One area which Aldnoah.Zero does very well in though is its visuals, making it all the more a delight to behold in high-definition Blu-ray. What this series lacks in narrative and characters it tries its hardest to make up for in spectacle, constantly trying to outdo itself each episode with bigger action sequences. Some fans will likely lament the decision to blend CG vehicles with 2D animation, but for better or for worse that aesthetic seems to be here to stay and A-1 Pictures don’t do a bad job of it. Any initial distraction they cause quickly melts away in the early episodes, leaving the viewer to enjoy the action smoothly even when the series is failing elsewhere. The mecha (or Kataphracts at they’re referred to in-show) designs are unlikely to stand the test of time but are still very good, especially the stark contrast between the humanoid Earth robots and their far more alien opponents. Hiroyaki Sawano’s soundtrack is also excellent, perfectly tapping into the mood and tone of each scene and amplifying it magnificently. It’s moments like these that the viewer can just sit back, relax and enjoy this series on a purely visual level.

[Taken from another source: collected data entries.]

File: src/rtl/fp_divider.sv
// Sequential floating-point divider: FSM, sign/exponent path, special cases and output registers.
module fp_divider
  import fp_pkg::*;
#(
  parameter int EXP_WIDTH      = FP_EXP_WIDTH,
  parameter int MANTISSA_WIDTH = FP_MANTISSA_WIDTH
) (
  input  logic                                clk_in,
  input  logic                                rst_in,
  input  logic                                start_in,
  input  logic [EXP_WIDTH+MANTISSA_WIDTH:0]   a_in,
  input  logic [EXP_WIDTH+MANTISSA_WIDTH:0]   b_in,
  output logic [EXP_WIDTH+MANTISSA_WIDTH:0]   fpd_out,
  output logic                                overflow_out,
  output logic                                underflow_out,
  output logic                                div_by_zero_out,
  output logic                                busy_out,
  output logic                                done_out
);

  localparam int M   = MANTISSA_WIDTH;
  localparam int W   = 1 + EXP_WIDTH + M;
  localparam int EW2 = EXP_WIDTH + 2;
  localparam logic signed [EW2-1:0] BIAS = EW2'(2**(EXP_WIDTH-1) - 1);
  localparam logic signed [EW2-1:0] EMAX = EW2'(2**EXP_WIDTH - 1);
  localparam logic [W-2:0] MAX_MAG = {{(EXP_WIDTH-1){1'b1}}, 1'b0, {M{1'b1}}};

  fpd_state_t r_state, w_next;

  logic                 r_sign;
  logic [EXP_WIDTH-1:0] r_ea;
  logic [EXP_WIDTH-1:0] r_eb;

  logic [W-1:0] r_fpd;
  logic         r_ovf;
  logic         r_unf;
  logic         r_dbz;

  logic         w_load;
  logic         w_step;
  logic         w_last;
  logic [M+1:0] w_quot;

  logic signed [EW2-1:0] w_exp_raw;
  logic signed [EW2-1:0] w_exp;
  logic [M-1:0]          w_frac;
  logic [W-1:0]          w_res;
  logic                  w_ovf;
  logic                  w_unf;
  logic                  w_dbz;

  always_comb begin
    w_load = (r_state == IDLE) && start_in;
    w_step = (r_state == DIVIDE);
  end

  fpd_mantissa_divider #(
    .MANTISSA_WIDTH(M)
  ) u_mant (
    .i_clk      (clk_in),
    .i_rst      (rst_in),
    .i_load     (w_load),
    .i_step     (w_step),
    .i_dividend ({1'b1, a_in[M-1:0]}),
    .i_divisor  ({1'b1, b_in[M-1:0]}),
    .o_quotient (w_quot),
    .o_last     (w_last)
  );

  always_ff @(posedge clk_in) begin
    if (rst_in) begin
      r_state <= IDLE;
    end else begin
      r_state <= w_next;
    end
  end

  always_comb begin
    w_next = r_state;
    unique case (r_state)
      IDLE:      if (start_in) w_next = DIVIDE;
      DIVIDE:    if (w_last)   w_next = NORMALIZE;
      NORMALIZE: w_next = DONE;
      DONE:      w_next = IDLE;
      default:   w_next = IDLE;
    endcase
  end

  always_ff @(posedge clk_in) begin
    if (rst_in) begin
      r_sign <= 1'b0;
      r_ea   <= '0;
      r_eb   <= '0;
    end else if (w_load) begin
      r_sign <= a_in[W-1] ^ b_in[W-1];
      r_ea   <= a_in[W-2:M];
      r_eb   <= b_in[W-2:M];
    end
  end

  // Quotient lies in (0.5, 2): a clear integer bit means one extra shift and
  // the fraction is taken one position lower, with the exponent decremented.
  always_comb begin
    w_exp_raw = $signed({2'b00, r_ea}) - $signed({2'b00, r_eb}) + BIAS;
    if (w_quot[M+1]) begin
      w_exp  = w_exp_raw;
      w_frac = w_quot[M:1];
    end else begin
      w_exp  = w_exp_raw - EW2'(1);
      w_frac = w_quot[M-1:0];
    end
  end

  always_comb begin
    w_res = '0;
    w_ovf = 1'b0;
    w_unf = 1'b0;
    w_dbz = 1'b0;
    if (r_eb == '0) begin
      w_dbz = 1'b1;
      w_res = {r_sign, MAX_MAG};
    end else if (r_ea == '0) begin
      w_res = {r_sign, {(W-1){1'b0}}};
    end else if (w_exp >= EMAX) begin
      w_ovf = 1'b1;
      w_res = {r_sign, MAX_MAG};
    end else if (w_exp[EW2-1] || (w_exp == '0)) begin
      w_unf = 1'b1;
      w_res = {r_sign, {(W-1){1'b0}}};
    end else begin
      w_res = {r_sign, w_exp[EXP_WIDTH-1:0], w_frac};
    end
  end

  always_ff @(posedge clk_in) begin
    if (rst_in) begin
      r_fpd <= '0;
      r_ovf <= 1'b0;
      r_unf <= 1'b0;
      r_dbz <= 1'b0;
    end else if (r_state == NORMALIZE) begin
      r_fpd <= w_res;
      r_ovf <= w_ovf;
      r_unf <= w_unf;
      r_dbz <= w_dbz;
    end
  end

  always_comb begin
    fpd_out         = r_fpd;
    overflow_out    = r_ovf;
    underflow_out   = r_unf;
    div_by_zero_out = r_dbz;
    busy_out        = (r_state != IDLE);
    done_out        = (r_state == DONE);
  end

endmodule
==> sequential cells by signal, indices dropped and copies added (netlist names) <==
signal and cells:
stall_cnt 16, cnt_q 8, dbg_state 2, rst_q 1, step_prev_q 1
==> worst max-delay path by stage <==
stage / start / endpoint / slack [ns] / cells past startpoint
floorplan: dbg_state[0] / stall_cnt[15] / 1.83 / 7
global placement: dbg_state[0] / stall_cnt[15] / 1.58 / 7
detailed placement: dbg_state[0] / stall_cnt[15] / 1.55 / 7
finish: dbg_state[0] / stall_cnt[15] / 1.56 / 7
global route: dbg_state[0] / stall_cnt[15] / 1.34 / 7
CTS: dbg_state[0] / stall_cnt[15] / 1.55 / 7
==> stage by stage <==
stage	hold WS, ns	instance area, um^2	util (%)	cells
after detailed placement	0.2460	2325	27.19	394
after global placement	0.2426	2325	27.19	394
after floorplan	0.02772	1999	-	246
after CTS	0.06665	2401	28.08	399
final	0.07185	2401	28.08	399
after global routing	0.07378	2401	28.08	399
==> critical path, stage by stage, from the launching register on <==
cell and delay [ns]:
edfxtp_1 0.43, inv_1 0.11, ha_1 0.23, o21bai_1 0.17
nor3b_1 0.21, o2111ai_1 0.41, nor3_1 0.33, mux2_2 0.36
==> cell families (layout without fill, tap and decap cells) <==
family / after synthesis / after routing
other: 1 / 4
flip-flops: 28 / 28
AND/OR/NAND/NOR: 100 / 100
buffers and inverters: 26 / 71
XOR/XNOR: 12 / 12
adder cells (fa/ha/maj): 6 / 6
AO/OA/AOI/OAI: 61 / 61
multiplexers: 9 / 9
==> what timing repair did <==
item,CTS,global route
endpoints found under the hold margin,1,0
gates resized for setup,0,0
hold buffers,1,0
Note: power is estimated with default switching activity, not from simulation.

Aldnoah Zero is a series that aims high but never quite manages to attain that height. On a purely aesthetic level it comes highly recommended, but those looking for a war story with a bit more meat on its bones might be better off looking elsewhere. That said there is still something oddly endearing about the whole thing, and the ending is bombastic enough to leave you feeling like you want to know what happens next even with little hope that things will get any better in season two. To its credit, that’s a pretty impressive hook.